The native man might have been old but his body was sinewy and he moved like a man much younger. His face could have been carved from wood, and in his eyes was something truly dark, something both ancient and ageless. I found myself unnerved as he gave me the full benefit of his stare, and for a moment I thought he might say nothing, simply make me wilt in the heat of his contempt.
Until at last he broke the ghastly silence. “I absolve you of your errors in Havana and elsewhere,” he said, “but you are not welcome here.”
With that, he left, and in his wake James shot me a look.
“Sorry, mate, wish it were otherwise,” he said, then left me alone to ponder.
Bloody Assassins, I thought. They were just as bad as the other lot. The self-righteous sanctimonious attitude they had. We’re this, we’re that. Like the priests back home who used to wait outside taverns and curse you for being a sinner and called on you to repent. Who wanted you to feel bad all the time.
But the Assassins didn’t burn your father’s farm, did they? I thought. It was the Templars who did that.
And it’s the Assassins who showed you how to use the sense.
With a sigh, I decided I wanted to smooth things over with Kidd. So I wasn’t interested in the path he wanted me to take. But being asked, being considered suitable, there was something to be said for that.
I found him by the same pigeon coop where I’d met the native woman earlier. There he stood, tinkering with his hidden blade.
“Cheery bunch of mates you’ve got,” I offered.
Though he frowned, a light in his eyes betrayed the fact that he was pleased to see me.
Nevertheless, he said, “You deserve scorn, Edward, prancing about like one of us, bringing shame to our cause.”
“What’s that, your cause?”
He tested his blade—in and out, in and out—and then turned his eyes on me.

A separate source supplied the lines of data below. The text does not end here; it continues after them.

File: src/rtl/uart_pkg.sv
// rtl/uart_pkg.sv - shared types and constants for the buffered UART transmitter
package uart_pkg;

    typedef enum logic [1:0] {
        IDLE  = 2'd0,
        START = 2'd1,
        DATA  = 2'd2,
        STOP  = 2'd3
    } uart_state_e;

    // start + 8 data + stop
    localparam int FRAME_BITS           = 10;
    // 50 MHz / 115200 baud
    localparam int DEFAULT_CLKS_PER_BIT = 434;
    localparam int DEFAULT_FIFO_DEPTH   = 16;
    localparam int DEFAULT_DATA_WIDTH   = 8;

endpackage

File: src/rtl/uart_fifo_if.sv
// rtl/uart_fifo_if.sv - bus-side push port and serial/status outputs of the UART transmitter
interface uart_fifo_if
    import uart_pkg::*;
#(
    parameter int DATA_WIDTH = DEFAULT_DATA_WIDTH
) ();
    logic [DATA_WIDTH-1:0] tx_byte;       // byte to enqueue, sampled when transmit=1
    logic                  transmit;      // push strobe, one byte per cycle while high
    logic                  tx;            // serial line, idle high
    logic                  busy;          // FIFO non-empty or frame in progress
    logic                  tx_fifo_full;  // FIFO holds FIFO_DEPTH entries

    modport master (
        output tx_byte,
        output transmit,
        input  tx,
        input  busy,
        input  tx_fifo_full
    );

    modport slave (
        input  tx_byte,
        input  transmit,
        output tx,
        output busy,
        output tx_fifo_full
    );
endinterface

File: src/rtl/uart_sync_fifo.sv
// rtl/uart_sync_fifo.sv - single-clock show-ahead FIFO buffering transmit bytes
// Ports: clk, rst (sync active-high); push/din write side; pop/dout read side
// (dout = head entry while !empty); full/empty derived from the registered count.
module uart_sync_fifo
    import uart_pkg::*;
#(
    parameter int DEPTH = DEFAULT_FIFO_DEPTH,
    parameter int WIDTH = DEFAULT_DATA_WIDTH
) (
    input  logic             clk,
    input  logic             rst,
    input  logic             push,
    input  logic             pop,
    input  logic [WIDTH-1:0] din,
    output logic [WIDTH-1:0] dout,
    output logic             full,
    output logic             empty
);
    localparam int AW = $clog2(DEPTH);
    localparam logic [AW:0] COUNT_FULL = (AW + 1)'(DEPTH);

    logic [WIDTH-1:0] mem [DEPTH];
    logic [AW-1:0]    wr_ptr;
    logic [AW-1:0]    rd_ptr;
    logic [AW:0]      count;
    logic             do_push;
    logic             do_pop;

    // Acceptance uses the pre-edge flags, so a pop on a full FIFO does not
    // make room for a same-edge push.
    assign do_push = push && !full;
    assign do_pop  = pop && !empty;

    assign full  = (count == COUNT_FULL);
    assign empty = (count == '0);
    assign dout  = mem[rd_ptr];

    always_ff @(posedge clk) begin
        if (rst) begin
            wr_ptr <= '0;
            rd_ptr <= '0;
            count  <= '0;
        end else begin
            // Pointers wrap naturally because DEPTH is a power of two.
            if (do_push) begin
                wr_ptr <= wr_ptr + 1'b1;
            end
            if (do_pop) begin
                rd_ptr <= rd_ptr + 1'b1;
            end
            if (do_push && !do_pop) begin
                count <= count + 1'b1;
            end else if (do_pop && !do_push) begin
                count <= count - 1'b1;
            end
        end
    end

    // Storage needs no reset; contents are only visible once count says so.
    always_ff @(posedge clk) begin
        if (do_push) begin
            mem[wr_ptr] <= din;
        end
    end

endmodule

File: src/rtl/uart_fifo.sv
// rtl/uart_fifo.sv - buffered 8N1 UART transmitter: FIFO plus serial engine
// Ports: clk, rst (sync active-high); bus (uart_fifo_if.slave) carries
// tx_byte/transmit in and tx/busy/tx_fifo_full out.
module uart_fifo
    import uart_pkg::*;
#(
    parameter int CLKS_PER_BIT = DEFAULT_CLKS_PER_BIT,
    parameter int FIFO_DEPTH   = DEFAULT_FIFO_DEPTH,
    parameter int DATA_WIDTH   = DEFAULT_DATA_WIDTH
) (
    input  logic        clk,
    input  logic        rst,
    uart_fifo_if.slave  bus
);
    localparam int CW = $clog2(CLKS_PER_BIT);
    localparam int BW = $clog2(DATA_WIDTH);
    localparam logic [CW-1:0] BAUD_LAST = CW'(CLKS_PER_BIT - 1);
    localparam logic [BW-1:0] BIT_LAST  = BW'(DATA_WIDTH - 1);

    uart_state_e           state_q, state_d;
    logic [CW-1:0]         baud_q, baud_d;
    logic [BW-1:0]         bit_q, bit_d;
    logic [DATA_WIDTH-1:0] shift_q, shift_d;
    logic                  tx_q, tx_d;

    logic                  fifo_pop;
    logic [DATA_WIDTH-1:0] fifo_dout;
    logic                  fifo_full;
    logic                  fifo_empty;

    uart_sync_fifo #(
        .DEPTH (FIFO_DEPTH),
        .WIDTH (DATA_WIDTH)
    ) u_fifo (
        .clk   (clk),
        .rst   (rst),
        .push  (bus.transmit),
        .pop   (fifo_pop),
        .din   (bus.tx_byte),
        .dout  (fifo_dout),
        .full  (fifo_full),
        .empty (fifo_empty)
    );

    always_ff @(posedge clk) begin
        if (rst) begin
            state_q <= IDLE;
            baud_q  <= '0;
            bit_q   <= '0;
            shift_q <= '0;
            tx_q    <= 1'b1;
        end else begin
            state_q <= state_d;
            baud_q  <= baud_d;
            bit_q   <= bit_d;
            shift_q <= shift_d;
            tx_q    <= tx_d;
        end
    end

    // tx_d is the level the line takes after the edge, so every bit
    // boundary lands exactly on a baud counter wrap and tx stays a flop.
    always_comb begin
        state_d  = state_q;
        baud_d   = baud_q;
        bit_d    = bit_q;
        shift_d  = shift_q;
        tx_d     = tx_q;
        fifo_pop = 1'b0;

        case (state_q)
            IDLE: begin
                baud_d = '0;
                tx_d   = 1'b1;
                if (!fifo_empty) begin
                    shift_d  = fifo_dout;
                    fifo_pop = 1'b1;
                    tx_d     = 1'b0;
                    state_d  = START;
                end
            end

            START: begin
                if (baud_q == BAUD_LAST) begin
                    baud_d  = '0;
                    bit_d   = '0;
                    tx_d    = shift_q[0];
                    shift_d = shift_q >> 1;
                    state_d = DATA;
                end else begin
                    baud_d = baud_q + 1'b1;
                end
            end

            DATA: begin
                if (baud_q == BAUD_LAST) begin
                    baud_d = '0;
                    if (bit_q == BIT_LAST) begin
                        tx_d    = 1'b1;
                        state_d = STOP;
                    end else begin
                        bit_d   = bit_q + 1'b1;
                        tx_d    = shift_q[0];
                        shift_d = shift_q >> 1;
                    end
                end else begin
                    baud_d = baud_q + 1'b1;
                end
            end

            STOP: begin
                if (baud_q == BAUD_LAST) begin
                    baud_d  = '0;
                    state_d = IDLE;
                end else begin
                    baud_d = baud_q + 1'b1;
                end
            end

            default: begin
                state_d = IDLE;
                tx_d    = 1'b1;
            end
        endcase
    end

    assign bus.tx           = tx_q;
    assign bus.busy         = (state_q != IDLE) || !fifo_empty;
    assign bus.tx_fifo_full = fifo_full;

endmodule

File: src/flat_wrapper.sv
// flat-port wrapper written by rule: the top's interface ports become plain ports
module uart_fifo_flat import uart_pkg::*;
#(
    parameter int CLKS_PER_BIT = DEFAULT_CLKS_PER_BIT,
    parameter int FIFO_DEPTH   = DEFAULT_FIFO_DEPTH,
    parameter int DATA_WIDTH   = DEFAULT_DATA_WIDTH
)
  (clk, rst, bus_tx_byte, bus_transmit, bus_tx, bus_busy, bus_tx_fifo_full);
  uart_fifo_if #(.DATA_WIDTH(DATA_WIDTH)) bus_i ();
  input  logic clk;
  input  logic rst;
  input wire logic [$bits(bus_i.tx_byte)-1:0] bus_tx_byte;
  input wire logic [$bits(bus_i.transmit)-1:0] bus_transmit;
  output wire logic [$bits(bus_i.tx)-1:0] bus_tx;
  output wire logic [$bits(bus_i.busy)-1:0] bus_busy;
  output wire logic [$bits(bus_i.tx_fifo_full)-1:0] bus_tx_fifo_full;
  assign bus_i.tx_byte = bus_tx_byte;
  assign bus_i.transmit = bus_transmit;
  assign bus_tx = bus_i.tx;
  assign bus_busy = bus_i.busy;
  assign bus_tx_fifo_full = bus_i.tx_fifo_full;
  uart_fifo #(.CLKS_PER_BIT(CLKS_PER_BIT), .FIFO_DEPTH(FIFO_DEPTH), .DATA_WIDTH(DATA_WIDTH)) u_core (.clk(clk), .rst(rst), .bus(bus_i));
endmodule
File: config.mk
export PLATFORM = sky130hd
export DESIGN_NAME = uart_fifo_flat
export DESIGN_NICKNAME = d
export VERILOG_FILES = /design/src/rtl/uart_pkg.sv /design/src/rtl/uart_fifo_if.sv /design/src/rtl/uart_sync_fifo.sv /design/src/rtl/uart_fifo.sv /design/src/flat_wrapper.sv
export SDC_FILE = /design/constraint.sdc
export NUM_CORES = 1
export LEC_CHECK = 0
export ABC_AREA = 0
export CORE_MARGIN = 2
export CORE_UTILIZATION = 36
export DETAILED_ROUTE_END_ITERATION = 12
export PLACE_DENSITY = 0.56
export SLEW_MARGIN = 20
export SYNTH_ARGS = -nofsm -noshare
export SYNTH_HDL_FRONTEND = slang
export SYNTH_SLANG_ARGS = --single-unit
File: constraint.sdc
create_clock -name clk -period 2.6 [get_ports clk]
set_input_delay 0.52 -clock clk [delete_from_list [all_inputs] [get_ports clk]]
set_output_delay 0.52 -clock clk [all_outputs]
set_load 0.1 [all_outputs]
==> metrics, run 1 <==
status complete, no violations; Multi-input gate area ~0.0022 mm²; static leakage ~2.8 nW; Post-Syn Area a little under 0.007 mm²; critical path's slowest cell dfxtp_4; Power Dens Cells around 1000 mW/mm²; reg2reg start u_core.u_fifo.count[3]; Final Hold Slack around 0.47 ns; Clock Latency Late Sink roughly 0.42 ns; post-detailed-route count of antenna-violating nets 0; Highest Clock Rate between 0.4 and 0.5 GHz; ant diodes 0; max cap viols 0; Rel. slew slack 52.8%; Die Ht between 100 and 150 µm; Setup Skew 0.00930 ns; worst endpoint required time roughly 2.9 ns; Worst Path Max Fanout 3; width of the die around 140 µm; CP Launch Type register; synth unique cells 47; sequential fraction of the synthesis area between 60 and 70%; Avg WL per Cell 18.6 µm; via count of the first global-routing pass between 3,000 and 4,000; synthesis-to-layout area growth 19.2%; post-layout net count 546; Post-Syn Area per Cell between 10 and 15 µm²; Final min period 2.47 ns; CP Class register to register; CTS tree done; Final Slew Violations 0; Post-Route WL 14.6 mm; routed vias/inst 4.94; largest net degree at the start of global routing 19; Storage cell area between 0.004 and 0.005 mm²; root buffer cell clkbuf_16; number of synthesized flops with an enable pin around 130; CORE AREA ~0.019 mm²; placed cell areas about 0.0076 mm²; dpl cells 754; RSZ-0062 raised after global routing no; Vias 3,894; FP Rows 50; Synth Net Count 497; Worst Hold Class register to register; CTS H-tree lvls 4; CP Capture Type register; first-pass GRT wire length around 22 mm; Critical Path Most Common Cell ha_4; initial antenna violation count 0; Core Util, Final 44.0%; drt pass-1 iters 4; actual slew at the worst max-slew pin 0.706 ns; DRC 0; DRT iter0 DRCs around 250; DIE AREA about 0.020 mm²; share of layout cells above drive strength 1 a little over a fifth; Synth Register Bits 168; Final setup viols 0; Largest stage delay, worst path about 0.36 ns; Hold Fails Final Rpt 0; Synth Instances ~470; num ports 14; gr usage total 15.0%; hold path start u_core.shift_q[0]; crit share post-route between 90% and 100%; GRT overflow 0; synth warn 0; DP HPWL between 9 and 10 mm; Critical Path Source u_core.u_fifo.count[3]; non-filler cells, final approximately 790; final instance area roughly 0.0083 mm²; Most used DFF post-synth edfxtp_1; Clock Tree Buf Depth 2; Async SR Flop Fraction 0%; GP Congestion between 0.8 and 0.9; clock buffer count from CTS 17; Arrival @ worst endpoint between 2 and 3 ns; clk sinks roughly 170; Fillers ~1,700; clock-pin slew on the worst setup and hold paths approximately 0.070 ns; crit-path cells nor4_4 -> buf_4 -> and2_4 -> nor2b_2 -> ha_4 -> inv_2 -> ha_4 -> nor2b_1 -> o21a_1 -> or3_4 -> a21oi_2 -> xnor2_1 -> nor2_1; IO Port Bufs 13; maximum VDD drop ~0.00059 V; Initial Utilization a little under two fifths
stage by stage:
step | setup slack, ns | TNS (ns) | total power [mW]
after detailed placement | -0.224 | -0.230 | 5.74
after floorplan | -0.101 | -0.101 | 5.02
after global placement | -0.136 | -0.136 | 5.69
after global routing | 0.0109 | 0 | 8.82
after CTS | 0.0126 | 0 | 8.36
final | 0.130 | 0 | 8.41
cells by family after synthesis:
family                     after synthesis  synth area share, %
AOI/OAI and AO/OA                       62                 5.97
xor gates and xnor gates                17                 2.14
adders and majority gates               20                 3.71
buffers and inverters                   37                 2.68
DFF                                    168                 66.8
muxes                                   48                 11.1
and+or+nand+nor                        114                 7.56
flip-flops by register name, indices dropped and copies added (netlist names), named ones only:
name,count
u_core.u_fifo.mem,128
u_core.baud_q,9
u_core.shift_q,8
u_core.u_fifo.count,5
u_core.u_fifo.rd_ptr,4
u_core.u_fifo.wr_ptr,4
u_core.bit_q,3
u_core.state_q,2
u_core.bus.tx,1
layout make-up:
| cell class | instances | share of cell area, % |
|---|---|---|
| Sequential cell | 168 | 56.1 |
| Multi-Input combinational cell | 261 | 26.6 |
| Timing Repair Buffer | 53 | 5.40 |
| Clock buffer | 18 | 5.18 |
| Tap cell | 260 | 3.93 |
| Clock inverter | 14 | 2.19 |
| Inverter | 14 | 0.634 |
routing by layer:
metal / vias up / part of all wire, % / track usage [%]
li1: 1859 / - / -
met1: 1963 / 47 / 20.7
met2: 62 / 48 / 23.9
met3: 10 / 3.9 / 4.06
met4: 0 / 0.78 / 3.23
met5: - / 0 / 0
path summary, 6_finish.rpt:
kind | end | slack [ns] | cells past startpoint
hold / removal | u_core.shift_q[0] | 0.47 | 2
setup / recovery | u_core.u_fifo.count[4] | 0.13 | 13
hold reg to reg | u_core.shift_q[0] | 0.47 | 2
setup reg to reg | u_core.u_fifo.count[4] | 0.13 | 13
power by group:
group          internal (mW)  total [mW]  switching, mW
sequential              3.08        3.22          0.144
clock                   1.54        2.61           1.07
combinational           1.18        2.58           1.39
worst max-delay path, delay by kind of cell (launching register included):
kind,cells,cell delay [ns]
buf+inv,2,0.22
compound gates,2,0.32
flops,1,0.36
fa+ha+maj,2,0.36
xor+xnor,1,0.12
simple gates,6,0.97
cell usage in the layout (no fill, tap or decap), drive strengths merged, types with 9 or more instances in the layout:
cell,netlist,final
edfxtp,128,128
nor2,54,54
buf,7,43
dfxtp,40,40
mux2i,26,26
mux4,22,22
inv,13,22
nand2,20,20
a21oi,19,19
ha,19,19
clkbuf,16,18
o21ai,12,12
a221oi,11,11
clkdlybuf4s50,0,10
xor2,9,9
Yosys cell counts, types with 2 or more instances:
master / number / area (µm²)
o211ai_1: 3 / 22.5
nor3_1: 7 / 35.0
nand3_1: 6 / 30.0
xor2_1: 9 / 78.8
nand2_1: 20 / 75.1
mux4_2: 17 / 383
edfxtp_1: 128 / 3840
a22oi_1: 4 / 30.0
nor2_1: 54 / 203
a31oi_1: 3 / 18.8
a221oi_1: 11 / 96.3
ha_1: 19 / 238
buf_4: 2 / 15.0
and2_1: 4 / 25.0
a31o_2: 3 / 26.3
o21ai_0: 12 / 60.1
o2111a_1: 2 / 22.5
nor2b_1: 8 / 50.1
inv_1: 13 / 48.8
or3_1: 3 / 18.8
mux4_1: 5 / 131
mux2i_1: 26 / 260
nand4_1: 3 / 18.8
a21oi_1: 19 / 95.1
xnor2_1: 8 / 70.1
dfxtp_1: 40 / 801
clkbuf_1: 15 / 56.3
nand2b_1: 3 / 18.8
repair_timing:
action,CTS,global route
gates resized for setup,1,11
pin swaps,0,3
endpoints found under the setup margin,1,1
hold buffers,0,0
setup buffers,0,2
No activity file was read; power rests on OpenSTA's default activity.
==> run 2: changes to the inputs <==
--- a/config.mk
+++ b/config.mk
@@ -9,6 +9,7 @@
 export CORE_MARGIN = 2
 export CORE_UTILIZATION = 36
 export DETAILED_ROUTE_END_ITERATION = 12
+export HOLD_SLACK_MARGIN = 0.1
 export PLACE_DENSITY = 0.56
 export SLEW_MARGIN = 20
 export SYNTH_ARGS = -nofsm -noshare
==> results of run 2 <==
The final DEF is identical to that of run 1; final timing and power are the same.
==> run 3: changes to the inputs <==
--- a/config.mk
+++ b/config.mk
@@ -10,7 +10,7 @@
 export CORE_UTILIZATION = 36
 export DETAILED_ROUTE_END_ITERATION = 12
 export HOLD_SLACK_MARGIN = 0.1
-export PLACE_DENSITY = 0.56
+export PLACE_DENSITY = 0.65
 export SLEW_MARGIN = 20
 export SYNTH_ARGS = -nofsm -noshare
 export SYNTH_HDL_FRONTEND = slang
==> run 3 against run 2 <==
Via count increased by 1.7%. Combinational power decreased by 2%. Cell area decreased by 1.5%. Power decreased by 4.1%. Global-route usage decreased by 0.30 points. Critical path depth unchanged. First-iteration DRC count increased by 37%. Critical path type unchanged. Largest cell class unchanged. Highest routed layer unchanged.
==> metrics, run 3 (synthesis results as in run 1) <==
non-filler cells, final between 700 and 800; maximum VDD drop between 0.0005 and 0.0006 V; placed cell areas 0.00757 mm²; CTS H-tree lvls 4; synthesis-to-layout area growth 17.4%; max cap viols 0; crit share post-route ~95%; most frequent cells in the layout edfxtp_1 (128), nor2_1 (54), dfxtp_1 (37), buf_4 (35), mux2i_1 (26); Fillers around 1,700; Final setup viols 0; CP Capture Type register; clock buffer count from CTS 17; max reg flops around 130; Reg power frac about two fifths; Post-CTS Hold Fix Bufs 0; R2R depth 13; Post-CTS Setup Inserts 0; Avg WL per Cell ~18 µm; CP Class register to register; wl on met1 6.37 mm; Worst Hold Class register to register; crit-path cells nor4_4 -> nor2b_4 -> nor2b_1 -> inv_2 -> ha_4 -> inv_2 -> ha_4 -> nor2b_2 -> o21a_1 -> or3_1 -> a21oi_2 -> xnor2_1 -> nor2_1; drt pass-1 iters 4; Clock Tree Buf Depth 2; DRC 0; hold-critical path depth 2; DP HPWL 9.44 mm; switching share of power ~32%; Die Ht approximately 140 µm; DRT iter0 DRCs between 300 and 400; width of the die around 140 µm; Sum Neg Setup Slack 0 ns; Power Dens Cells 988 mW/mm²; critical path depth 13; num ports 14; r2r setup slk 0.12 ns; DIE AREA 0.0204 mm²; gr usage total ~15%; GRT overflow 0; final instance area around 0.008 mm²; largest net degree at the start of global routing 29; met3 WL between 700 and 800 µm; Clock Power Share 28.8%; root buffer cell clkbuf_16; dpl cells 750; IO Port Bufs 13; Final min period 2.48 ns; Overall Power roughly 8.1 mW; CTS tree done; status complete, no violations; most common cell after layout, fill and taps aside edfxtp_1; clk sinks between 150 and 200; Arrival @ worst endpoint about 2.8 ns; Setup Skew between 0.015 and 0.02 ns; initial antenna violation count 0; metal2 WL ~6.7 mm; actual slew at the worst max-slew pin 0.750 ns; Comb power frac a little under a third; Core Util, Final around 43%; static leakage about 2.8 nW; P_int approximately 5.5 mW; ant diodes 0; FP Rows 50; worst endpoint required time between 2 and 3 ns; Post-Route WL about 14 mm; biggest regs u_core.u_fifo.mem (128), u_core.baud_q (9), u_core.shift_q (8); clock-pin slew on the worst setup and hold paths approximately 0.070 ns; routed vias/inst around 5.1; sw power between 2 and 3 mW; most flop-heavy register u_core.u_fifo.mem; first-pass GRT wire length between 20 and 25 mm; critical path's slowest cell dfxtp_4; share of layout cells above drive strength 1 between 10% and 20%; CP Launch Type register; Rel. slew slack approximately 50%; Initial Utilization between 30% and 40%; uppermost layer routed met4; via count of the first global-routing pass about 3,900; Clock Latency Late Sink between 0.4 and 0.5 ns; post-detailed-route count of antenna-violating nets 0; delay-heaviest family, CP simple AND/OR/NAND/NOR gates; Largest stage delay, worst path 0.37 ns; GP Congestion roughly 0.83; Worst Path Max Fanout 3; CORE AREA about 0.019 mm²; Buf+Inv Stages, Crit Path 2; post-layout net count 540; Vias 3,959; Highest Clock Rate just over 0.4 GHz; Final Slew Violations 0; Hold Fails Final Rpt 0
## run 3: what timing repair did
item | CTS | global route
gates resized for setup | 0 | 10
setup endpoints to repair | 0 | 1
hold endpoints to repair | 0 | 0
## run 3: final timing paths
check,start,endpoint
setup / recovery,u_core.u_fifo.count[3],u_core.u_fifo.count[4]
hold / removal,u_core.shift_q[0],u_core.shift_q[0]
setup reg to reg,u_core.u_fifo.count[3],u_core.u_fifo.count[4]
hold reg to reg,u_core.shift_q[0],u_core.shift_q[0]
## run 3: through the flow
step                      setup WS, ns  hold WS [ns]
after floorplan                 -0.101         0.437
after global placement          -0.139         0.456
after detailed placement        -0.195         0.456
after CTS                       0.0146         0.467
after global routing           -0.0194         0.492
final                            0.118         0.471
## run 3: power by group through the flow
stage	Combinational, mW	Clock (mW)	Sequential, mW
3_3_place_gp	2.38	0	3.24
3_5_place_dp	2.45	0	3.25
6_report	2.53	2.32	3.22
2_1_floorplan	1.76	0	3.26
5_1_grt	2.76	2.50	3.23
4_1_cts	2.47	2.37	3.20
## run 3: worst min-delay path: stages (launching register included)
cell and delay [ns]:
dfxtp_1 0.32, nand2_1 0.05, a21oi_1 0.05
## run 3: metal layers
| layer | GRT usage [%] | vias up |
|---|---|---|
| met1 | 19.6 | 1975 |
| li1 | - | 1847 |
| met4 | 4.79 | 0 |
| met2 | 23.2 | 113 |
| met5 | 0 | - |
| met3 | 4.33 | 24 |
## run 3: cell type report
cell class	count	area [µm²]	area share [%]
Clock buffer	17	425	5.21
Clock inverter	14	114	1.39
Inverter	14	52.6	0.644
Multi-Input combinational cell	261	2190	26.9
Sequential cell	168	4650	57.0
Tap cell	260	325	3.98
Timing Repair Buffer	47	403	4.93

“To be blunt . . . we kill people. Templars and their associates. Folks who’d like to control all the empires on earth . . . Claiming they do it in the name of peace and order.”
Yes, I’d heard that somewhere before. These people who wanted jurisdiction of everyone on Earth—I had broken bread with them.
“Sounds like DuCasse’s dying words,” I said.
“You see? It’s about power really. About lording it over people. Robbing us of liberty.”